What follows belongs to an exercise in optimizing a design on an open flow for small area, a short achievable clock period and few clock cycles; a production flow would make more cautious choices.
In this exercise RTL edits were held to simulation tests only and were not proved equivalent to the original.

`flow/config.mk`:
```
export PLATFORM = sky130hd
export DESIGN_NAME = mx_frame_tx
export DESIGN_NICKNAME = mx_frame_tx
export VERILOG_FILES = /design/flow/design.v
export SDC_FILE = /design/flow/constraint.sdc
export NUM_CORES = 4
export LEC_CHECK = 0
export CAP_MARGIN = 20
export CORE_MARGIN = 2
export CORE_UTILIZATION = 40
export SLEW_MARGIN = 20
```
`flow/run.sh`:
```
#!/bin/bash
# synth_recipe.tcl (not shown) runs the flow's synth.tcl, then flattens the netlist and writes it again
# the make line also repeats each setting of config.mk as NAME=value (left out here)
make -C /OpenROAD-flow-scripts/flow DESIGN_CONFIG=/design/flow/config.mk WORK_HOME=/design/flow/orfs CLKGATE_MAP_FILE= SYNTH_SCRIPT=/design/flow/synth_recipe.tcl finish
```
`flow/constraint.sdc`:
```
create_clock -name core_clock -period 10.0 [get_ports {clk}]
set_input_delay 2.0000 -clock core_clock [delete_from_list [all_inputs] [get_ports {clk}]]
set_output_delay 2.0000 -clock core_clock [all_outputs]
set_load 0.01 [all_outputs]
```
What follows belongs to an exercise in optimizing a design on an open flow for small area, a short achievable clock period and few clock cycles per item; a production flow would make more cautious choices.
At most, simulation tests tie the RTL to the original design; equivalence was not proved.

==> flow/design.v <==
module hme_refine (
    input  wire         clk,
    input  wire         rst,
    input  wire         start,
    input  wire         level,           
    input  wire [4:0]   grid_rows_m1,    
    input  wire [4:0]   grid_cols_m1,    
    output reg          busy,
    output reg          done,
    output reg          seed_req,
    output reg  [4:0]   seed_mb_row,
    output reg  [4:0]   seed_mb_col,
    input  wire [6:0]   seed_dy,
    input  wire [6:0]   seed_dx,
    output wire         ref_req,
    output reg  [10:0]  ref_y,
    output reg  [10:0]  ref_x,
    input  wire [127:0] ref_row,
    output wire         tgt_req,
    output wire [10:0]  tgt_y,
    output wire [10:0]  tgt_x,
    input  wire [127:0] tgt_row,
    output reg          res_valid,
    output wire [4:0]   res_mb_row,
    output wire [4:0]   res_mb_col,
    output wire [7:0]   res_dy,
    output wire [7:0]   res_dx,
    output wire [19:0]  res_cost
);
    localparam S_IDLE = 3'd0;
    localparam S_SW1  = 3'd1;    
    localparam S_SW2  = 3'd2;    
    localparam S_LOAD = 3'd3;    
    localparam S_RUN  = 3'd4;    
    localparam S_FIN  = 3'd5;    
    reg [2:0] state;
    reg       lvl1;
    reg [4:0] gr_m1, gc_m1;
    reg [4:0]  mb_r, mb_c;       
    reg [5:0]  row;              
    reg [1:0]  seg;              
    reg [3:0]  cand;             
    reg        cid;              
    reg        first;            
    reg [7:0]  uy, ux;           
    reg [6:0]  nsy, nsx;         
    reg        sp;               
    reg        pf;               
    reg        req;
    assign ref_req = req;
    assign tgt_req = req;
    assign tgt_y = lvl1 ? {1'b0, mb_r, row[4:0]} : {mb_r, row};
    assign tgt_x = lvl1 ? {1'b0, mb_c, seg[0], 4'd0} : {mb_c, seg, 4'd0};
    wire last_mb_c = (mb_c == gc_m1);
    wire last_mb_r = (mb_r == gr_m1);
    wire last_mb   = last_mb_c & last_mb_r;
    wire [4:0] nx_r = last_mb_c ? mb_r + 5'd1 : mb_r;
    wire [4:0] nx_c = last_mb_c ? 5'd0 : mb_c + 5'd1;
    wire [10:0] s_size = lvl1 ? 11'd32 : 11'd64;
    wire [7:0]  s_vec  = lvl1 ? 8'd32 : 8'd64;
    wire [10:0] ty  = lvl1 ? {1'b0, mb_r, 5'd0} : {mb_r, 6'd0};
    wire [10:0] tx  = lvl1 ? {1'b0, mb_c, 5'd0} : {mb_c, 6'd0};
    wire [10:0] nty = lvl1 ? {1'b0, nx_r, 5'd0} : {nx_r, 6'd0};
    wire [10:0] ntx = lvl1 ? {1'b0, nx_c, 5'd0} : {nx_c, 6'd0};
    wire seg_last = lvl1 ? seg[0] : (seg == 2'b11);
    wire row_last = lvl1 ? (row[4:0] == 5'd31) : (row == 6'd63);
    wire blk_last = seg_last & row_last;
    wire up_ok = (mb_r != 5'd0);
    wire dn_ok = !last_mb_r;
    wire lf_ok = (mb_c != 5'd0);
    wire rt_ok = !last_mb_c;
    wire uy_p = (uy == s_vec);           
    wire uy_0 = (uy == 8'd0);            
    wire uy_m = (uy == 8'd0 - s_vec);    
    wire ux_p = (ux == s_vec);
    wire ux_0 = (ux == 8'd0);
    wire ux_m = (ux == 8'd0 - s_vec);
    wire [9:1] nb_ok = {
        dn_ok & rt_ok & ~(uy_m & ux_m),
        dn_ok         & ~(uy_m & ux_0),
        dn_ok & lf_ok & ~(uy_m & ux_p),
                rt_ok & ~(uy_0 & ux_m),
                        ~(uy_0 & ux_0),
                lf_ok & ~(uy_0 & ux_p),
        up_ok & rt_ok & ~(uy_p & ux_m),
        up_ok         & ~(uy_p & ux_0),
        up_ok & lf_ok & ~(uy_p & ux_p)
    };
    reg [3:0] ncand;
    reg       nhas;
    integer   n;
    always @(*) begin
        ncand = 4'd0;
        nhas  = 1'b0;
        for (n = 9; n >= 1; n = n - 1) begin
            if (nb_ok[n] && n > cand) begin
                ncand = n[3:0];
                nhas  = 1'b1;
            end
        end
    end
    wire [1:0] na = (ncand <= 4'd3) ? 2'd0 : (ncand <= 4'd6) ? 2'd1 : 2'd2;
    wire [1:0] nb = (ncand == 4'd1 || ncand == 4'd4 || ncand == 4'd7) ? 2'd0 :
                    (ncand == 4'd2 || ncand == 4'd5 || ncand == 4'd8) ? 2'd1 : 2'd2;
    wire [10:0] n_oy = (na == 2'd0) ? ty - s_size : (na == 2'd1) ? ty : ty + s_size;
    wire [10:0] n_ox = (nb == 2'd0) ? tx - s_size : (nb == 2'd1) ? tx : tx + s_size;
    wire [7:0] nuy = {nsy, 1'b0};
    wire [7:0] nux = {nsx, 1'b0};
    reg  abort_r, abort_cid;
    wire ab = abort_r & (abort_cid == cid);
    wire cand_end = blk_last | ab;
    wire [6:0] rx_back = ref_x[10:4] - (lvl1 ? 7'd1 : 7'd3);
    reg        d1_v, d1_first, d1_last, d1_fin, d1_cid;
    reg [3:0]  d1_cand;
    reg        d2_v, d2_first, d2_last, d2_fin, d2_cid;
    reg [3:0]  d2_cand;
    reg [8:0]  ad [0:15];        
    reg        d3_v, d3_first, d3_last, d3_fin, d3_cid;
    reg [3:0]  d3_cand;
    reg [11:0] ssum;
    reg  [19:0] acc;
    reg         dead;
    reg  [19:0] thr;             
    reg  [7:0]  b_dy, b_dx;      
    reg  [4:0]  b_r, b_c;        
    reg         have;            
    assign res_mb_row = b_r;
    assign res_mb_col = b_c;
    assign res_dy     = b_dy;
    assign res_dx     = b_dx;
    assign res_cost   = thr;
    integer k;
    reg [11:0] tsum;
    always @(*) begin
        tsum = 12'd0;
        for (k = 0; k < 16; k = k + 1)
            tsum = tsum + {4'd0, ad[k][7:0] ^ {8{~ad[k][8]}}} + {11'd0, ad[k][8]};
    end
    wire        live    = d3_v & (d3_first | ~dead);
    wire [19:0] acc_new = (d3_first ? 20'd0 : acc) + {8'd0, ssum};
    wire        is_seed = (d3_cand == 4'd0);
    wire        kill    = live & ~is_seed & (acc_new >= thr);
    wire        fin_ok  = live & ~kill & d3_last;
    wire [1:0]  fa = (d3_cand <= 4'd3) ? 2'd0 : (d3_cand <= 4'd6) ? 2'd1 : 2'd2;
    wire [1:0]  fb = (d3_cand == 4'd1 || d3_cand == 4'd4 || d3_cand == 4'd7) ? 2'd0 :
                     (d3_cand == 4'd2 || d3_cand == 4'd5 || d3_cand == 4'd8) ? 2'd1 : 2'd2;
    wire [7:0]  f_vy = (fa == 2'd0) ? s_vec : (fa == 2'd1) ? 8'd0 : 8'd0 - s_vec;
    wire [7:0]  f_vx = (fb == 2'd0) ? s_vec : (fb == 2'd1) ? 8'd0 : 8'd0 - s_vec;
    always @(posedge clk) begin
        for (k = 0; k < 16; k = k + 1)
            ad[k] <= {1'b0, ref_row[8*k +: 8]} + {1'b0, ~tgt_row[8*k +: 8]};
        ssum <= tsum;
        acc  <= acc_new;
        {d2_first, d2_last, d2_cid, d2_cand} <= {d1_first, d1_last, d1_cid, d1_cand};
        {d3_first, d3_last, d3_cid, d3_cand} <= {d2_first, d2_last, d2_cid, d2_cand};
        d1_first  <= first;
        d1_last   <= blk_last;
        d1_cid    <= cid;
        d1_cand   <= cand;
        abort_cid <= d3_cid;
        if (sp) begin
            nsy <= seed_dy;
            nsx <= seed_dx;
        end
        if (fin_ok) begin
            thr <= acc_new;
            if (is_seed) begin
                b_dy <= uy;
                b_dx <= ux;
                b_r  <= mb_r;
                b_c  <= mb_c;
            end else begin
                b_dy <= f_vy;
                b_dx <= f_vx;
            end
        end
        if (kill)
            dead <= 1'b1;
        else if (d3_v & d3_first)
            dead <= 1'b0;
        if (state == S_IDLE && start && !busy) begin
            lvl1  <= level;
            gr_m1 <= grid_rows_m1;
            gc_m1 <= grid_cols_m1;
            mb_r  <= 5'd0;
            mb_c  <= 5'd0;
            seed_mb_row <= 5'd0;
            seed_mb_col <= 5'd0;
        end
        if (state == S_LOAD || (state == S_RUN && cand_end && !nhas && !last_mb)) begin
            if (state == S_RUN) begin
                mb_r <= nx_r;
                mb_c <= nx_c;
            end
            uy    <= nuy;
            ux    <= nux;
            ref_y <= (state == S_RUN ? nty : ty) - {{3{nuy[7]}}, nuy};
            ref_x <= (state == S_RUN ? ntx : tx) - {{3{nux[7]}}, nux};
            row   <= 6'd0;
            seg   <= 2'd0;
            cand  <= 4'd0;
            cid   <= ~cid;
            first <= 1'b1;
        end else if (state == S_RUN) begin
            first <= 1'b0;
            if (pf && !last_mb) begin
                seed_mb_row <= nx_r;
                seed_mb_col <= nx_c;
            end
            if (!cand_end) begin
                if (seg_last) begin
                    ref_x <= {rx_back, ref_x[3:0]};
                    ref_y <= ref_y + 11'd1;
                    row   <= row + 6'd1;
                    seg   <= 2'd0;
                end else begin
                    ref_x <= ref_x + 11'd16;
                    seg   <= seg + 2'd1;
                end
            end else if (nhas) begin
                ref_y <= n_oy;
                ref_x <= n_ox;
                row   <= 6'd0;
                seg   <= 2'd0;
                cand  <= ncand;
                cid   <= ~cid;
                first <= 1'b1;
            end
        end
    end
    always @(posedge clk) begin
        if (rst) begin
            state     <= S_IDLE;
            busy      <= 1'b0;
            done      <= 1'b0;
            req       <= 1'b0;
            seed_req  <= 1'b0;
            sp        <= 1'b0;
            pf        <= 1'b0;
            d1_v <= 1'b0; d2_v <= 1'b0; d3_v <= 1'b0;
            d1_fin <= 1'b0; d2_fin <= 1'b0; d3_fin <= 1'b0;
            abort_r   <= 1'b0;
            res_valid <= 1'b0;
            have      <= 1'b0;
        end else begin
            sp       <= seed_req;
            seed_req <= 1'b0;
            pf       <= 1'b0;
            d1_v   <= req;
            d1_fin <= (state == S_FIN);
            {d2_v, d2_fin} <= {d1_v, d1_fin};
            {d3_v, d3_fin} <= {d2_v, d2_fin};
            case (state)
                S_IDLE: begin
                    if (start && !busy) begin
                        busy     <= 1'b1;
                        seed_req <= 1'b1;
                        state    <= S_SW1;
                    end
                end
                S_SW1: state <= S_SW2;
                S_SW2: state <= S_LOAD;
                S_LOAD: begin
                    req   <= 1'b1;
                    pf    <= 1'b1;
                    state <= S_RUN;
                end
                S_RUN: begin
                    if (pf && !last_mb)
                        seed_req <= 1'b1;
                    if (cand_end && !nhas) begin
                        if (!last_mb) begin
                            pf <= 1'b1;
                        end else begin
                            req   <= 1'b0;
                            state <= S_FIN;
                        end
                    end
                end
                S_FIN: state <= S_IDLE;
                default: state <= S_IDLE;
            endcase
            abort_r   <= kill;
            res_valid <= 1'b0;
            done      <= 1'b0;
            if (fin_ok & is_seed)
                have <= 1'b1;
            if (d3_v & d3_first & is_seed & have)
                res_valid <= 1'b1;
            if (d3_fin) begin
                res_valid <= have;
                have      <= 1'b0;
                done      <= 1'b1;
                busy      <= 1'b0;
            end
        end
    end
endmodule
Settings: LEC_CHECK=0, CAP_MARGIN=20, CORE_MARGIN=2, CORE_UTILIZATION=25, PLACE_DENSITY=0.5, SLEW_MARGIN=20; clock period 24.0 ns.
standard.sh (not shown) runs the stock make flow with config.mk's settings and CLKGATE_MAP_FILE= SYNTH_SCRIPT=/design/flow/synth_recipe.tcl, a recipe that flattens the netlist after the stock synthesis.
==> flow/flow/run.sh <==
#!/bin/bash
# The standard layout, with plain buf_1 cells as the port buffers.
set -euo pipefail
bash standard.sh "BUFFER_PORTS_ARGS=-buffer_cell sky130_fd_sc_hd__buf_1" finish > make_finish.log 2>&1
Change:
--- a/flow/design.v
+++ b/flow/design.v
@@ -16,9 +16,9 @@
     output reg  [10:0]  ref_y,
     output reg  [10:0]  ref_x,
     input  wire [127:0] ref_row,
     output wire         tgt_req,
-    output wire [10:0]  tgt_y,
+    output reg  [10:0]  tgt_y,
     output wire [10:0]  tgt_x,
     input  wire [127:0] tgt_row,
     output reg          res_valid,
     output wire [4:0]   res_mb_row,
@@ -36,10 +36,9 @@
     reg [2:0] state;
     reg       lvl1;
     reg [4:0] gr_m1, gc_m1;
     reg [4:0]  mb_r, mb_c;       
-    reg [5:0]  row;              
-    reg [1:0]  seg;              
+    reg [6:0]  tgt_xh;           
     reg [3:0]  cand;             
     reg        cid;              
     reg        first;            
     reg [7:0]  uy, ux;           
@@ -48,10 +47,9 @@
     reg        pf;               
     reg        req;
     assign ref_req = req;
     assign tgt_req = req;
-    assign tgt_y = lvl1 ? {1'b0, mb_r, row[4:0]} : {mb_r, row};
-    assign tgt_x = lvl1 ? {1'b0, mb_c, seg[0], 4'd0} : {mb_c, seg, 4'd0};
+    assign tgt_x = {tgt_xh, 4'd0};
     wire last_mb_c = (mb_c == gc_m1);
     wire last_mb_r = (mb_r == gr_m1);
     wire last_mb   = last_mb_c & last_mb_r;
     wire [4:0] nx_r = last_mb_c ? mb_r + 5'd1 : mb_r;
@@ -61,10 +59,10 @@
     wire [10:0] ty  = lvl1 ? {1'b0, mb_r, 5'd0} : {mb_r, 6'd0};
     wire [10:0] tx  = lvl1 ? {1'b0, mb_c, 5'd0} : {mb_c, 6'd0};
     wire [10:0] nty = lvl1 ? {1'b0, nx_r, 5'd0} : {nx_r, 6'd0};
     wire [10:0] ntx = lvl1 ? {1'b0, nx_c, 5'd0} : {nx_c, 6'd0};
-    wire seg_last = lvl1 ? seg[0] : (seg == 2'b11);
-    wire row_last = lvl1 ? (row[4:0] == 5'd31) : (row == 6'd63);
+    wire seg_last = lvl1 ? tgt_xh[0] : (tgt_xh[1:0] == 2'b11);
+    wire row_last = lvl1 ? (tgt_y[4:0] == 5'd31) : (tgt_y[5:0] == 6'd63);
     wire blk_last = seg_last & row_last;
     wire up_ok = (mb_r != 5'd0);
     wire dn_ok = !last_mb_r;
     wire lf_ok = (mb_c != 5'd0);
@@ -195,10 +193,10 @@
             uy    <= nuy;
             ux    <= nux;
             ref_y <= (state == S_RUN ? nty : ty) - {{3{nuy[7]}}, nuy};
             ref_x <= (state == S_RUN ? ntx : tx) - {{3{nux[7]}}, nux};
-            row   <= 6'd0;
-            seg   <= 2'd0;
+            tgt_y <= state == S_RUN ? nty : ty;
+            tgt_xh <= state == S_RUN ? ntx[10:4] : tx[10:4];
             cand  <= 4'd0;
             cid   <= ~cid;
             first <= 1'b1;
         end else if (state == S_RUN) begin
@@ -210,19 +208,19 @@
             if (!cand_end) begin
                 if (seg_last) begin
                     ref_x <= {rx_back, ref_x[3:0]};
                     ref_y <= ref_y + 11'd1;
-                    row   <= row + 6'd1;
-                    seg   <= 2'd0;
+                    tgt_y <= tgt_y + 11'd1;
+                    tgt_xh <= tx[10:4];
                 end else begin
                     ref_x <= ref_x + 11'd16;
-                    seg   <= seg + 2'd1;
+                    tgt_xh <= tgt_xh + 7'd1;
                 end
             end else if (nhas) begin
                 ref_y <= n_oy;
                 ref_x <= n_ox;
-                row   <= 6'd0;
-                seg   <= 2'd0;
+                tgt_y <= ty;
+                tgt_xh <= tx[10:4];
                 cand  <= ncand;
                 cid   <= ~cid;
                 first <= 1'b1;
             end
The new run passed the timing, DRC and antenna checks; worst setup slack improved by 1.1 ns; final cell count is higher by 3.8%; hold slack gets better by 0.0059 ns; core utilization goes up by 0.17 points; wire length came out higher by 1.7%.
Testbench counts after the change, summed over its fixed seeds: cycles 162,504, mbs 337.
For the first run of this note, only the layout was checked, not whether the RTL still works.

what the ideal ports hide:
The results above use ideal ports. As a check the final layouts listed here were re-extracted and re-timed, cells and wires unchanged. Step 1, drivers: a clkbuf_16 drives clk and a buf_2 each remaining input, both assumed. Step 2, shift: input delay + t, output delay - t, t = (earliest + latest rising clock arrival at the registers) / 2. This alone moves slack from input paths to output paths. Slacks: no drivers / after step 1 / after step 2; pairs: no drivers / after step 1.
| run | t, ns | setup WS [ns] | slew at the worst register clock pin (ns) | worst slew at a driven data input, ns |
|---|---|---|---|---|
| the first run | 0.629 | 16.550 / 16.491 / 17.120 | 0.06 / 0.06 | 0.08 |
| the second run | 0.640 | 17.635 / 17.635 / 17.214 | 0.07 / 0.07 | 0.10 |
After both steps every run listed still meets setup and hold. For the second run, which loses most, drivers alone change the setup slack by 0.000 ns; drivers and shift together by -0.421 ns.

- _GOAL OF THE EXERCISE_: Please list every line of the records that contains "still".

- _WRITTEN ANSWER_:
For the first run of this note, only the layout was checked, not whether the RTL still works.
After both steps every run listed still meets setup and hold. For the second run, which loses most, drivers alone change the setup slack by 0.000 ns; drivers and shift together by -0.421 ns.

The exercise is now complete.